*** Information provided Section Begins ***

`src/rtl/regPkg.sv`:
```
// shared sizes and types of the register file; widths follow from the counts, keep counts powers of two
package regPkg;

	// ============================================================
	// sizes
	// ============================================================

	// one register word is a full 128-bit operand
	localparam int dataWidth = 128;
	// architectural registers, register 0 reads as zero
	localparam int regCount = 32;
	// operating levels, each one owns a private stack pointer
	localparam int levelCount = 4;
	// the register number that is banked per level
	localparam int spIndex = 31;

	// ============================================================
	// types
	// ============================================================

	// register number as it appears in issue and writeback traffic
	typedef logic [$clog2(regCount)-1:0] regAddr;
	// register value
	typedef logic [dataWidth-1:0] regWord;
	// current operating level
	typedef logic [$clog2(levelCount)-1:0] levelSel;
	// base-cycle phase, high is the lane 0 write slot and low the lane 1 slot
	typedef logic phaseT;

endpackage

```
`src/rtl/wbLaneIf.sv`:
```
// one buffered writeback lane; commit is only valid for a single clk2x edge and is never held
`timescale 1ns/1ps

interface wbLaneIf;
	import regPkg::*;

	// ============================================================
	// lane signals
	// ============================================================

	// the lane buffer holds an entry that is not yet in the array
	logic pending;
	// destination register of the held entry
	regAddr addr;
	// result value of the held entry
	regWord data;
	// the held entry is written on this edge
	logic commit;

	// ============================================================
	// views
	// ============================================================

	// the buffer owns the entry and learns when it has been written
	modport collector (
		output pending,
		output addr,
		output data,
		input commit
	);

	// control only needs occupancy to schedule the write slot
	modport control (
		input pending,
		output commit
	);

	// the array uses pending for bypass and commit for the write
	modport regfile (
		input pending,
		input addr,
		input data,
		input commit
	);

endinterface
```
`src/rtl/wbCollector.sv`:
```
// holds one writeback per lane until its slot; a lane sustains at most one write per base cycle
`timescale 1ns/1ps

module wbCollector (
	input logic clk2x,
	input logic rstN,
	input logic wbValid0,
	input logic wbValid1,
	input regPkg::regAddr wbAddr0,
	input regPkg::regAddr wbAddr1,
	input regPkg::regWord wbData0,
	input regPkg::regWord wbData1,
	output logic wbReady0,
	output logic wbReady1,
	wbLaneIf.collector lane0,
	wbLaneIf.collector lane1
);
	import regPkg::*;

	// ============================================================
	// lane vectors
	// ============================================================

	// both lanes run the same buffer logic, so they are gathered into
	// small arrays and handled by one loop
	logic [1:0] inValid;
	logic [1:0] inReady;
	logic [1:0] commit;
	logic [1:0] pending;
	regAddr inAddr [2];
	regWord inData [2];
	regAddr heldAddr [2];
	regWord heldData [2];

	assign inValid = {wbValid1, wbValid0};
	assign inAddr[0] = wbAddr0;
	assign inAddr[1] = wbAddr1;
	assign inData[0] = wbData0;
	assign inData[1] = wbData1;
	assign commit = {lane1.commit, lane0.commit};

	// a buffer that empties on this edge can take the next result at once,
	// this is what lets a lane write on every base cycle
	assign inReady = ~pending | commit;
	assign wbReady0 = inReady[0];
	assign wbReady1 = inReady[1];

	// ============================================================
	// entry state
	// ============================================================

	// occupancy is control state and clears on reset
	always_ff @(posedge clk2x or negedge rstN) begin
		if (!rstN) begin
			pending <= '0;
		end else begin
			for (int i = 0; i < 2; i++) begin
				// a load wins over a commit on the same edge
				if (inValid[i] && inReady[i])
					pending[i] <= 1'b1;
				else if (commit[i])
					pending[i] <= 1'b0;
			end
		end
	end

	// the payload is only looked at while pending is set
	always_ff @(posedge clk2x) begin
		for (int i = 0; i < 2; i++) begin
			if (inValid[i] && inReady[i]) begin
				heldAddr[i] <= inAddr[i];
				heldData[i] <= inData[i];
			end
		end
	end

	// hand the entries to the lane interfaces
	assign lane0.pending = pending[0];
	assign lane0.addr = heldAddr[0];
	assign lane0.data = heldData[0];
	assign lane1.pending = pending[1];
	assign lane1.addr = heldAddr[1];
	assign lane1.data = heldData[1];

endmodule

```
`src/flat_wrapper.sv`:
```
// flat-port wrapper written by rule: the top's interface ports become plain ports
module wbCollector_flat import regPkg::*;
  (clk2x, rstN, wbValid0, wbValid1, wbAddr0, wbAddr1, wbData0, wbData1, wbReady0, wbReady1, lane0_pending, lane0_addr, lane0_data, lane0_commit, lane1_pending, lane1_addr, lane1_data, lane1_commit);
  wbLaneIf lane0_i ();
  wbLaneIf lane1_i ();
  input logic clk2x;
  input logic rstN;
  input logic wbValid0;
  input logic wbValid1;
  input regPkg::regAddr wbAddr0;
  input regPkg::regAddr wbAddr1;
  input regPkg::regWord wbData0;
  input regPkg::regWord wbData1;
  output logic wbReady0;
  output logic wbReady1;
  output wire logic [$bits(lane0_i.pending)-1:0] lane0_pending;
  output wire logic [$bits(lane0_i.addr)-1:0] lane0_addr;
  output wire logic [$bits(lane0_i.data)-1:0] lane0_data;
  input wire logic [$bits(lane0_i.commit)-1:0] lane0_commit;
  output wire logic [$bits(lane1_i.pending)-1:0] lane1_pending;
  output wire logic [$bits(lane1_i.addr)-1:0] lane1_addr;
  output wire logic [$bits(lane1_i.data)-1:0] lane1_data;
  input wire logic [$bits(lane1_i.commit)-1:0] lane1_commit;
  assign lane0_pending = lane0_i.pending;
  assign lane0_addr = lane0_i.addr;
  assign lane0_data = lane0_i.data;
  assign lane0_i.commit = lane0_commit;
  assign lane1_pending = lane1_i.pending;
  assign lane1_addr = lane1_i.addr;
  assign lane1_data = lane1_i.data;
  assign lane1_i.commit = lane1_commit;
  wbCollector u_core (.clk2x(clk2x), .rstN(rstN), .wbValid0(wbValid0), .wbValid1(wbValid1), .wbAddr0(wbAddr0), .wbAddr1(wbAddr1), .wbData0(wbData0), .wbData1(wbData1), .wbReady0(wbReady0), .wbReady1(wbReady1), .lane0(lane0_i), .lane1(lane1_i));
endmodule
```
`config.mk`:
```
export PLATFORM = sky130hd
export DESIGN_NAME = wbCollector_flat
export DESIGN_NICKNAME = d
export VERILOG_FILES = /design/src/rtl/regPkg.sv /design/src/rtl/wbLaneIf.sv /design/src/rtl/wbCollector.sv /design/src/flat_wrapper.sv
export SDC_FILE = /design/constraint.sdc
export NUM_CORES = 1
export LEC_CHECK = 0
export ABC_AREA = 1
export BUFFER_PORTS_ARGS = -buffer_cell sky130_fd_sc_hd__buf_2
export CAP_MARGIN = 20
export CORE_AREA = 2 2 214 216
export DETAILED_ROUTE_END_ITERATION = 16
export DIE_AREA = 0 0 216 218
export GPL_TIMING_DRIVEN = 0
export PLACE_DENSITY = 0.48
export SLEW_MARGIN = 15
export SYNTH_ARGS = -nofsm -noshare
export SYNTH_HDL_FRONTEND = slang
export SYNTH_SLANG_ARGS = --single-unit
```
`constraint.sdc`:
```
create_clock -name clk2x -period 8.4 [get_ports clk2x]
set_input_delay 0.42 -clock clk2x [delete_from_list [all_inputs] [get_ports clk2x]]
set_output_delay 0.42 -clock clk2x [all_outputs]
set_load 0.01 [all_outputs]
```
; ---- Yosys cells after proc, flatten, opt, wreduce, memory -nomap -nowiden
; Memories as Yosys holds them, arrays and structs flattened.
; Index checks and enable logic that the tools add are counted.
[totals]
ff_bits = 2
output_inout_bits = 270
ramBits = 266
n_memories = 2
wordCells = 18
input_bits = 272
[mem_list]
columns = memory, depth, word_bits, read_ports, rd_clocked_by_memory_dff, wr, line
row1 = u_core.heldData, 2, 128, 2, 0, 2, wbCollector.sv:33  ; regWord heldData [2];
row2 = u_core.heldAddr, 2, 5, 2, 0, 2, wbCollector.sv:32  ; regAddr heldAddr [2];
[classes]
bitwise = 2
n_reduce_logical = 4
muxes = 8
[ops]
columns = operator, count
row1 = 1-bit 2-to-1 mux, 8
row2 = 2-bit nonzero test, 2
row3 = 1-bit logical AND, 2
row4 = 2-bit inverter, 1
row5 = 2-bit bitwise OR, 1

; ---- Depth between registers and ports, before layout
; Gate-level depths: netlist of the first run.
[logic_depth]
word_depth = 5
mapped_depth = 3
mapped_depth_nobuf = 3

; ---- Least setup slack after synthesis of the first run
; OpenSTA, ideal clock, no wires.
[synth_path]
kind = input-to-reg
start = input wbValid0
end = memory u_core.heldAddr[0][0] (netlist bit), enable pin
slack_ps = 867
required_time_ps = 7731
setup_ps = 669
cell_stages = 2
n_path_buf = 0
t_arrival_ps = 6864
cell_sequence = inv_1 a21oi_1
[synth_rtl]
columns = element, line
row1 = from (decl), flat_wrapper.sv:8  ; input logic wbValid0;
row2 = to (decl), wbCollector.sv:32

==> metrics.txt, run 1 <==
status=finished clean; Worst Tran Pin Value=599 ps; unrepaired setup endpoints after global routing=no; critical path data required time=8660 ps; Hold-fix buffers, CTS=244; synthesized instance count=278; I/O Buffers=541; Fill cells=4,368; Slowest-stage cell, CP=a21oi_4; GRT Overall Usage=0.114; setup ws final=6480 ps; synth-to-layout area growth=88.2%; slowest stage delay, CP=520 ps; Rows=78; WL per Instance=16.7 um; CP most frequent cell=buf_16; final setup fails=0; fin crit period=1920 ps; vias in the first global route=6,545; initial DRC count=307; Via density=3.57; CP arrival=2180 ps; kind of critical path=reg -> reg; initial cell density of the core=0.180; RD Place Congestion=0.843; post-synthesis area per instance=29.1 sq um; postcts setup bufs=0; commonest non-fill, non-tap cell in the layout=buf_2; commonest cells after routing, fill and taps aside=buf_2, edfxtp_1, dlygate4sd3_1; Max Clk Rate=521 MHz; Nets=1,380; CTS buffer count=31; Final Hold Fails=0; instance area at placement=11,900 sq um; total vias in the final route=6,165; DRT Wirelength=29,000 um; Synth warnings=0; Final Instance Area=15,200 sq um; PwrDens=206 nW/um^2; worst min path class=in -> reg; global route total overflow=0; final period utilization=0.228; TritonCTS clock tree=done; maxcap violations=0; die area=47,100 sq um; Worst-path clk slew=60 ps; Post-CTS Resized=0; DRC errors left=0; TritonRoute pass-1 iters=5; height of the die=218 um; peak supply drop=0.156 mV; synthesized flop and latch total=268; crit path buf inv count=3; Max Transition Viols Final=0; Max clock buf depth=3; I/O Pins=542; worst path cell trace=a21oi_4 > buf_16 > buf_16 > buf_16; Fin Clk Skew=9.74 ps; Worst Setup Start Kind=flip-flop; clock tree sinks=268; Yosys cell types=5; CTS root buf=clkbuf_16; layout cells sized above 1=0.530; largest net degree at the start of global routing=29; Crit path max-delay family=buffers and inverters; Mapped Nets=550; Worst setup EP type=flip-flop; Die X=216 um; Core ar.=44,900 sq um; worst slack at placement=6260 ps; hpwl dp=21,100 um; Max FO, Critical Path=28; first-pass GRT wire length=40,200 um; antenna violations before repair=2; H-tree Lvls=1; Antenna Nets Post-Route=0; leakage power=6.31 nW; worst skew pair latency=570 ps; sequential fraction of the synthesis area=0.995; Slew HR=0.600; Post-Syn Area=8080 sq um
==> cell usage after synthesis <==
| cell | n | area [sq um] |
|---|---|---|
| a21oi_1 | 2 | 10.0 |
| inv_1 | 4 | 15.0 |
| nand2_1 | 4 | 15.0 |
| edfxtp_1 | 266 | 7990 |
| dfrtp_1 | 2 | 50.1 |
==> metrics by stage <==
step,power (mW),util,instances,hold slack [ps],setup TNS (ps)
final,3.13,0.339,1729,40.4,0
after global routing,3.25,0.339,1728,10.1,0
after CTS,3.19,0.339,1728,0.647,0
after detailed placement,1.85,0.264,1431,209,0
after global placement,1.85,0.257,1419,207,-631670
after floorplan,1.69,-,278,124,0
==> logic make-up after synthesis <==
kind of cell | share of synthesized area
AOI/OAI and AO/OA | 0.00124
buffers and inverters | 0.00186
DFF | 0.995
and+or+nand+nor | 0.00186
==> area by class of cell <==
cell class / count / area (sq um) / share of cell area
sequential: 268 / 8040 / 0.529
timing repair buffer: 797 / 5460 / 0.359
clock buffer: 39 / 806 / 0.0530
tap: 600 / 751 / 0.0494
clock inverter: 14 / 87.6 / 0.00576
multi-input combinational: 6 / 47.5 / 0.00313
inverter: 4 / 15.0 / 0.000987
antenna: 1 / 2.50 / 0.000165
==> layer usage <==
metal  wire, um  vias up  global-route usage
met2      14100      302               0.187
li1           -     2805                   -
met1      11600     2986               0.141
met4       1050        4              0.0429
met5         30        -                   0
met3       2130       68              0.0370
==> registers in the layout, indices dropped and copies added (netlist names) <==
name             cells
u_core.heldAddr     10
u_core.heldData    256
u_core.pending       2
==> power breakdown <==
part           total (mW)  internal (mW)  switching, mW  leakage [nW]
clock                1.21          0.676          0.539         0.436
sequential           1.58           1.56         0.0203          2.55
combinational       0.335          0.183          0.153          3.32
total                3.13           2.42          0.712          6.31
==> final timing paths <==
check                                  startpoint                       to  slack [ps]  depth (start not counted)
worst min-delay path                  wbData1[91]  u_core.heldData[0][219]          40                          1
worst max-delay path            u_core.pending[0]  u_core.heldData[0][103]        6480                          4
min in group asynchronous                    rstN        u_core.pending[0]         160                          2
worst min register to register  u_core.pending[0]        u_core.pending[0]         590                          2
worst max register to register  u_core.pending[0]  u_core.heldData[0][103]        6480                          4
max in group asynchronous                    rstN        u_core.pending[0]        8140                          2
No activity file was read; power rests on OpenSTA's default activity.
==> run 2, diff against run 1 <==
--- a/config.mk
+++ b/config.mk
@@ -12,7 +12,7 @@
 export DETAILED_ROUTE_END_ITERATION = 16
 export DIE_AREA = 0 0 216 218
 export GPL_TIMING_DRIVEN = 0
-export PLACE_DENSITY = 0.48
+export PLACE_DENSITY = 0.5
 export SLEW_MARGIN = 15
 export SYNTH_ARGS = -nofsm -noshare
 export SYNTH_HDL_FRONTEND = slang
==> constraint.sdc (replaced) <==
create_clock -name clk2x -period 1.6 [get_ports clk2x]
set_input_delay 0.08 -clock clk2x [delete_from_list [all_inputs] [get_ports clk2x]]
set_output_delay 0.08 -clock clk2x [all_outputs]
set_load 0.01 [all_outputs]
==> metrics.txt, run 2 (synthesis results as in run 1) <==
total vias in the final route=6,177 (+0.19%); worst skew pair latency=570 ps (about the same); critical path data required time=1840 ps (-6820 ps); number of flip-flops under the largest register name=256 (unchanged); Slew HR=0.762 (+0.162); Power Total=16.5 mW (+430%); Sw Ratio=0.222 (-0.00554); Post-CTS Resized=0 (unchanged); r2r endpoint=u_core.heldData[0][231]; RR Startpoint=u_core.pending[1]; leakage power=6.40 nW (+1.3%); Antenna Nets Post-Route=0 (unchanged); I/O Pins=542 (unchanged); Fill cells=4,336 (-0.73%); status=finished clean; fin crit period=1510 ps (-405 ps); Fin Clk Skew=21.7 ps (+11.9 ps); commonest cells after routing, fill and taps aside=buf_2, dlygate4sd3_1, edfxtp_1; clock tree sinks=268 (unchanged); Logic pwr share=0.109 (+0.002); commonest non-fill, non-tap cell in the layout=buf_2; largest net degree at the start of global routing=67 (+130%); die area=47,100 sq um (unchanged); Max FO, Critical Path=44 (+57%); DRC errors left=0 (unchanged); Critical path origin=u_core.pending[1]; Worst Setup Start Kind=flip-flop; final setup fails=0 (unchanged); CP arrival=1750 ps (-430 ps); hold depth=4 (+3); first-pass GRT wire length=40,700 um (+1.2%); kind of critical path=reg -> reg; DRT Wirelength=29,000 um (about the same); reg2reg path depth=4 (unchanged); peak supply drop=0.874 mV (+460%); Largest Register=u_core.heldData; global route total overflow=0 (unchanged); RD Place Congestion=0.751 (-11%); CTS root buf=clkbuf_16; hpwl dp=20,700 um (-1.8%); Final Hold Fails=0 (unchanged); worst min path class=in -> reg; WL per Instance=16.5 um (-1.6%); Max clock buf depth=3 (unchanged); height of the die=218 um (unchanged); initial DRC count=186 (-39%); Worst Tran Pin Value=357 ps (-242 ps); Top Registers=u_core.heldData: 256 flops, u_core.heldAddr: 10 flops, u_core.pending: 2 flops; Via density=3.52 (-1.3%); Pint=12.8 mW (+430%); Core ar.=44,900 sq um (unchanged); CTS buffer count=31 (unchanged); TritonCTS clock tree=done; I/O Buffers=541 (unchanged); R2R setup slack=90 ps (-6390 ps); Worst setup EP type=flip-flop; Worst-path clk slew=70 ps (about the same); layout cells sized above 1=0.517 (-0.0132); Net Switching=3.66 mW (+410%); Nets=1,408 (+2.0%); Max Transition Viols Final=0 (unchanged); sequential power share=0.503 (-0.002); maxcap violations=0 (unchanged); clock network power share=0.389 (about the same); TritonRoute pass-1 iters=4 (-1); PwrDens=1070 nW/um^2 (+420%); min-delay src=lane0_commit; Die X=216 um (unchanged); final period utilization=0.946 (+0.718); H-tree Lvls=1 (unchanged); GRT Overall Usage=0.116 (+0.00151); WHS=140 ps (+99.4 ps); worst hold endpoint=u_core.heldData[0][81]; antenna violations before repair=7 (+5); initial cell density of the core=0.180 (unchanged); Max Clk Rate=661 MHz (+27%); Rows=78 (unchanged); worst slack at placement=-300 ps (-6560 ps); vias in the first global route=6,916 (+5.7%); synth-to-layout area growth=91.2%; unrepaired setup endpoints after global routing=no; setup ws final=86.0 ps (-6390 ps)
run 2: cell types whose count changed in the layout (fill, tap and decap cells not counted), sizes merged:
cell	previous run	this run
bufinv	0	1
clkbuf	39	35
clkinv	9	10
clkinvlp	2	4
diode	1	3
dlygate4sd3	244	272
inv	7	4
run 2: per-layer routing:
metal | up-vias | track usage | part of all wire
li1 | 2847 | - | -
met1 | 2876 | 0.116 | 0.35
met2 | 401 | 0.212 | 0.51
met3 | 53 | 0.0510 | 0.11
met4 | 0 | 0.0402 | 0.034
met5 | - | 0 | 0
run 2: worst max-delay path by stage:
stage | cells after the start | slack, ps | end
finish | 4 | 90 | u_core.heldData[0][231]
global route | 3 | 40 | u_core.heldData[0][115]
CTS | 5 | 30 | u_core.heldData[0][167]
detailed placement | 5 | -300 | u_core.heldData[0][116]
global placement | 1 | -2490 | u_core.heldData[0][52]
floorplan | 1 | -1480 | u_core.heldAddr[0][0]
run 2: area by class of cell:
cell class	count	area (sq um)	area share
Tap cell	600	751	0.0486
Clock inverter	15	105	0.00680
Antenna cell	3	7.51	0.000486
Sequential cell	268	8040	0.520
Clock buffer	35	791	0.0512
Inverter	4	15.0	0.000972
Timing Repair Buffer	825	5690	0.368
Multi-Input combinational cell	6	47.5	0.00308
run 2: critical path, stage by stage (launching register included):
cell and delay, ps:
dfrtp_2 430, a21oi_4 190, buf_12 140, buf_16 170, buf_16 230
run 2: per-stage QoR:
| stage | TNS, ps | area (sq um) | cells | util |
|---|---|---|---|---|
| after floorplan | -393640 | 8100 | 278 | - |
| after global placement | -653100 | 11600 | 1419 | 0.258 |
| after detailed placement | -18330 | 11900 | 1431 | 0.264 |
| after CTS | 0 | 15500 | 1754 | 0.345 |
| after global routing | 0 | 15400 | 1756 | 0.344 |
| final | 0 | 15400 | 1756 | 0.344 |
run 2: power by group through the flow:
stage / Sequential (mW) / Clock [mW] / Combinational, mW
2_1_floorplan: 8.67 / 0 / 0.136
6_report: 8.29 / 6.41 / 1.79
4_1_cts: 8.29 / 6.69 / 1.82
3_5_place_dp: 8.43 / 0 / 1.27
3_3_place_gp: 8.47 / 0 / 1.14
5_1_grt: 8.32 / 6.90 / 1.93
run 2: repair_timing:
| item | in CTS | in global routing |
|---|---|---|
| setup buffers | 4 | 0 |
| endpoints found under the setup margin | 119 | 23 |
| pin swaps | 2 | 0 |
| hold endpoints to repair | 270 | 0 |
| hold buffers | 272 | 0 |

*** Information provided Section Ends ***

### Try it
Your task is to retype the entries verbatim, starting with the line that holds "AOI/OAI and AO/OA | 0.00124" and stopping after the line that holds "antenna: 1 / 2.50 / 0.000165".

### Solution to the exercise
AOI/OAI and AO/OA | 0.00124
buffers and inverters | 0.00186
DFF | 0.995
and+or+nand+nor | 0.00186
==> area by class of cell <==
cell class / count / area (sq um) / share of cell area
sequential: 268 / 8040 / 0.529
timing repair buffer: 797 / 5460 / 0.359
clock buffer: 39 / 806 / 0.0530
tap: 600 / 751 / 0.0494
clock inverter: 14 / 87.6 / 0.00576
multi-input combinational: 6 / 47.5 / 0.00313
inverter: 4 / 15.0 / 0.000987
antenna: 1 / 2.50 / 0.000165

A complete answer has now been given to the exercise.